37. Granulomatosis with Polyangiitis
Previously called Wegener granulomatosis
It is a necrotizing vasculitis characterized by a triad of:
1- Necrotizing granulomas of the upper respiratory tract (ear, nose, sinuses, throat) or the lower respiratory tract (lung) or both.
2- Necrotizing or granulomatous vasculitis affecting small to medium-sized vessels (e.g., capillaries, venules, arterioles, and arteries), most prominent in the lungs and upper airways but involving other sites as well.
3- Focal necrotizing, often crescentic, glomerulonephritis.
“Limited” forms of this disease may be restricted to the respiratory tract. Conversely, a widespread form of the disease can affect eyes, skin, and other organs, notably the heart; clinically, this resembles PAN except that there is also respiratory involvement.

38. Pathogenesis:
Granulomatosis with polyangiitis likely represents a form of T-cell–mediated hypersensitivity response to normally “innocuous” inhaled microbial or other environmental agents; such a pathogenesis is supported by the presence of granulomas and a dramatic response to immunosuppressive therapy.
PR3-ANCAs are also present in up to 95% of cases; they are a useful marker of disease activity and may participate in disease pathogenesis. Most patients in remission have a negative test or falling titers

39. MORPHOLOGY:
Upper respiratory tract lesions range from inflammatory sinusitis with mucosal granulomas to ulcerative lesions of the nose, palate, or pharynx, rimmed by granulomas with geographic patterns of central necrosis and accompanying vasculitis.
The necrotizing granulomas are surrounded by a zone of proliferating fibroblasts associated with giant cells and leukocytic infiltrate, reminiscent of mycobacterial or fungal infections.
Multiple granulomas can coalesce to produce radiographically visible nodules that can also cavitate; late stage disease may be marked by extensive necrotizing granulomatous involvement of the parenchyma , and alveolar hemorrhage may be prominent.
A spectrum of renal lesions can be seen . In early stages, glomeruli exhibit only focal necrosis(focal and segmental necrotizing glomerulonephritis). More advanced glomerular lesions are characterized by crescentic glomerulonephritis.

40. Clinical Features:
Males are affected more often than females, at an average age of about 40 years.
Classic features include persistent pneumonitis with bilateral nodular and cavitary infiltrates (95%), chronic sinusitis (90%), mucosal ulcerations of the nasopharynx (75%), and evidence of renal disease (80%).
Other features include rashes, myalgias, articular involvement, neural inflammation, and fever.
Left untreated, the disease is usually rapidly fatal, with 80% mortality within 1 year.
Treatment with steroids, cyclophosphamide, and more recently TNF antagonists have turned this formerly fatal condition into a chronic relapsing and remitting disease.

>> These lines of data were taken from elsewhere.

## src/rtl/mem_access_stage_pkg.sv

```systemverilog
// Shared definitions for the memory-access stage: FSM state encoding,
// datapath word width and the address bit that marks an unaligned access.
package mem_access_stage_pkg;

    typedef enum logic [1:0] {
        IDLE = 2'b00,
        BUSY = 2'b01,
        ERR  = 2'b10
    } mem_state_t;

    localparam int WORD_W         = 16;
    localparam int ADDR_ALIGN_BIT = 0;

endpackage

```

## src/rtl/mem_timeout_ctr.sv

```systemverilog
// Free-running busy-cycle counter with synchronous clear and count enable.
// It flags when the count equals TERMINAL_COUNT so that the owner can
// abandon a memory transaction that never gets acknowledged.
module mem_timeout_ctr #(
    parameter int CNT_W          = 7,
    parameter int TERMINAL_COUNT = 63
) (
    input  logic clk,
    input  logic rst_n,
    input  logic clear,
    input  logic enable,
    output logic terminal
);

    localparam logic [CNT_W-1:0] TERM = CNT_W'(TERMINAL_COUNT);

    logic [CNT_W-1:0] count;

    // Clear has priority over enable so a completing transaction always
    // leaves the counter at zero for the next one.
    always_ff @(posedge clk) begin
        if (!rst_n || clear) begin
            count <= '0;
        end else if (enable) begin
            count <= count + 1'b1;
        end
    end

    assign terminal = (count == TERM);

endmodule

```

## src/rtl/mem_access_stage.sv

```systemverilog
// Memory-access pipeline stage. Non-memory instructions pass straight to
// writeback one cycle later; loads and stores run a req/ack handshake with a
// variable-latency data memory while upstream is stalled. Unaligned accesses
// and transactions that never get acknowledged send the stage into a sticky
// error state that only reset can leave.
// TIMEOUT_CYCLES must be representable in CNT_W bits (2**CNT_W > TIMEOUT_CYCLES).
module mem_access_stage
    import mem_access_stage_pkg::*;
#(
    parameter int TIMEOUT_CYCLES = 64,
    parameter int CNT_W          = 7
) (
    input  logic              clk,
    input  logic              rst_n,
    input  logic              ex_valid,
    input  logic [WORD_W-1:0] ex_aluOut,
    input  logic [WORD_W-1:0] ex_wdata,
    input  logic              ex_memread,
    input  logic              ex_memwrite,
    input  logic              flush,
    output logic              stall,
    output logic              mem_req,
    output logic              mem_we,
    output logic [WORD_W-1:0] mem_addr,
    output logic [WORD_W-1:0] mem_wdata,
    input  logic [WORD_W-1:0] mem_rdata,
    input  logic              mem_ack,
    output logic              wb_valid,
    output logic [WORD_W-1:0] wb_mem_out,
    output logic [WORD_W-1:0] wb_aluOut,
    output logic              err
);

    mem_state_t state;
    mem_state_t next_state;

    logic accept;
    logic memop;
    logic aligned;
    logic start_mem;
    logic retire_alu;
    logic retire_mem;
    logic ctr_clear;
    logic ctr_enable;
    logic ctr_terminal;

    // A store wins when both read and write are flagged, which falls out of
    // latching ex_memwrite as the write-enable.
    assign memop      = ex_memread | ex_memwrite;
    assign accept     = (state == IDLE) & ex_valid & ~flush;
    assign aligned    = ~ex_aluOut[ADDR_ALIGN_BIT];
    assign start_mem  = accept & memop & aligned;
    assign retire_alu = accept & ~memop;
    assign retire_mem = (state == BUSY) & mem_ack;

    mem_timeout_ctr #(
        .CNT_W          (CNT_W),
        .TERMINAL_COUNT (TIMEOUT_CYCLES - 1)
    ) u_timeout_ctr (
        .clk      (clk),
        .rst_n    (rst_n),
        .clear    (ctr_clear),
        .enable   (ctr_enable),
        .terminal (ctr_terminal)
    );

    // State register; reset abandons any in-flight transaction.
    always_ff @(posedge clk) begin
        if (!rst_n) begin
            state <= IDLE;
        end else begin
            state <= next_state;
        end
    end

    // Next-state and handshake/stall outputs. Stall never looks at mem_ack,
    // which keeps the memory response off the combinational path upstream.
    always_comb begin
        next_state = state;
        stall      = 1'b0;
        mem_req    = 1'b0;
        err        = 1'b0;
        ctr_clear  = 1'b1;
        ctr_enable = 1'b0;
        case (state)
            IDLE: begin
                if (accept && memop) begin
                    if (aligned) begin
                        next_state = BUSY;
                        stall      = 1'b1;
                    end else begin
                        next_state = ERR;
                    end
                end
            end
            BUSY: begin
                stall      = 1'b1;
                mem_req    = 1'b1;
                ctr_clear  = 1'b0;
                ctr_enable = 1'b1;
                if (mem_ack) begin
                    next_state = IDLE;
                    ctr_clear  = 1'b1;
                end else if (ctr_terminal) begin
                    next_state = ERR;
                end
            end
            ERR: begin
                stall = 1'b1;
                err   = 1'b1;
            end
            default: begin
                next_state = IDLE;
            end
        endcase
    end

    // Request registers: captured once at acceptance so address, data and
    // direction stay stable for the whole time mem_req is high.
    always_ff @(posedge clk) begin
        if (!rst_n) begin
            mem_addr  <= '0;
            mem_wdata <= '0;
            mem_we    <= 1'b0;
        end else if (start_mem) begin
            mem_addr  <= ex_aluOut;
            mem_wdata <= ex_wdata;
            mem_we    <= ex_memwrite;
        end
    end

    // Writeback registers: wb_valid pulses for one cycle per retired
    // instruction; ALU-only instructions leave the load data untouched.
    always_ff @(posedge clk) begin
        if (!rst_n) begin
            wb_valid   <= 1'b0;
            wb_mem_out <= '0;
            wb_aluOut  <= '0;
        end else begin
            wb_valid <= 1'b0;
            if (retire_alu) begin
                wb_valid  <= 1'b1;
                wb_aluOut <= ex_aluOut;
            end else if (retire_mem) begin
                wb_valid   <= 1'b1;
                wb_aluOut  <= mem_addr;
                wb_mem_out <= mem_we ? '0 : mem_rdata;
            end
        end
    end

endmodule

```

## config.mk

```make
export PLATFORM = sky130hd
export DESIGN_NAME = mem_access_stage
export DESIGN_NICKNAME = d
export VERILOG_FILES = /design/src/rtl/mem_access_stage_pkg.sv /design/src/rtl/mem_timeout_ctr.sv /design/src/rtl/mem_access_stage.sv
export SDC_FILE = /design/constraint.sdc
export NUM_CORES = 1
export LEC_CHECK = 0
export BUFFER_PORTS_ARGS = -buffer_cell sky130_fd_sc_hd__buf_2
export CORE_MARGIN = 3
export CORE_UTILIZATION = 52
export DETAILED_ROUTE_END_ITERATION = 8
export GPL_ROUTABILITY_DRIVEN = 0
export PLACE_DENSITY = 0.86
export SYNTH_ARGS = -nofsm -noshare
export SYNTH_HDL_FRONTEND = slang
export SYNTH_SLANG_ARGS = --single-unit
```

## constraint.sdc

```tcl
create_clock -name clk -period 5.25 [get_ports clk]
set_clock_uncertainty 0.05 [all_clocks]
set_input_delay 0.2625 -clock clk [delete_from_list [all_inputs] [get_ports clk]]
set_output_delay 0.2625 -clock clk [all_outputs]
set_load 0.05 [all_outputs]
```

==> results of run 1 <==
-- logic make-up (layout without fill, tap and decap cells) --
kind of cell | Yosys count | after routing
compound gates | 77 | 77
fa+ha+maj | 5 | 5
buf+inv | 27 | 142
xor+xnor | 3 | 3
flops | 75 | 75
simple gates | 174 | 174
-- registers in the layout (all words and copies together), names as in the netlist --
register	flops
wb_valid	1
u_timeout_ctr.count	7
mem_addr	16
mem_wdata	16
wb_mem_out	16
state	2
wb_aluOut	16
mem_we	1
-- report_power, final --
part	internal, uW	leakage, uW	switching [uW]	total (uW)
registers	589	0.000607	13.9	603
logic	61.4	0.000958	153	215
clock network	293	0.000113	204	498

41. Thromboangiitis Obliterans (Buerger Disease)
Thromboangiitis obliterans (Buerger disease) is characterized by segmental, thrombosing, acute and chronic inflammation of medium-sized and small arteries,principally the tibial and radial arteries, with occasional secondary extension into the veins and nerves of the extremities.
It is a distinctive disease that often leads to vascular insufficiency, typically of the extremities.
It occurs almost exclusively in heavy cigarette smokers, usually before age 35.

42. Pathogenesis:
The strong relationship with cigarette smoking may stem from either a direct idiosyncratic endothelial cell toxicity caused by some component of tobacco, or an immune response to components of tobacco smoke that modify host vascular wall proteins.
There is an increased prevalence in certain ethnic groups (Israeli, Indian subcontinent, Japanese) and an association with particular HLA haplotypes.

44. Clinical Features:
Early manifestations include cold induced Raynaud phenomenon , leg pain induced by exercise that is relieved on rest (intermittent claudication), instep foot pain induced by exercise (instep claudication), and a superficial nodular phlebitis (venous inflammation).
severe pain—even at rest—undoubtedly due to the neural involvement.
Chronic extremity ulcerations develop, progressing over time to frank gangrene.
Smoking abstinence in the early stages of the disease can often ameliorate further attacks; however, once established, the vascular lesions typically do not respond to smoking abstinence.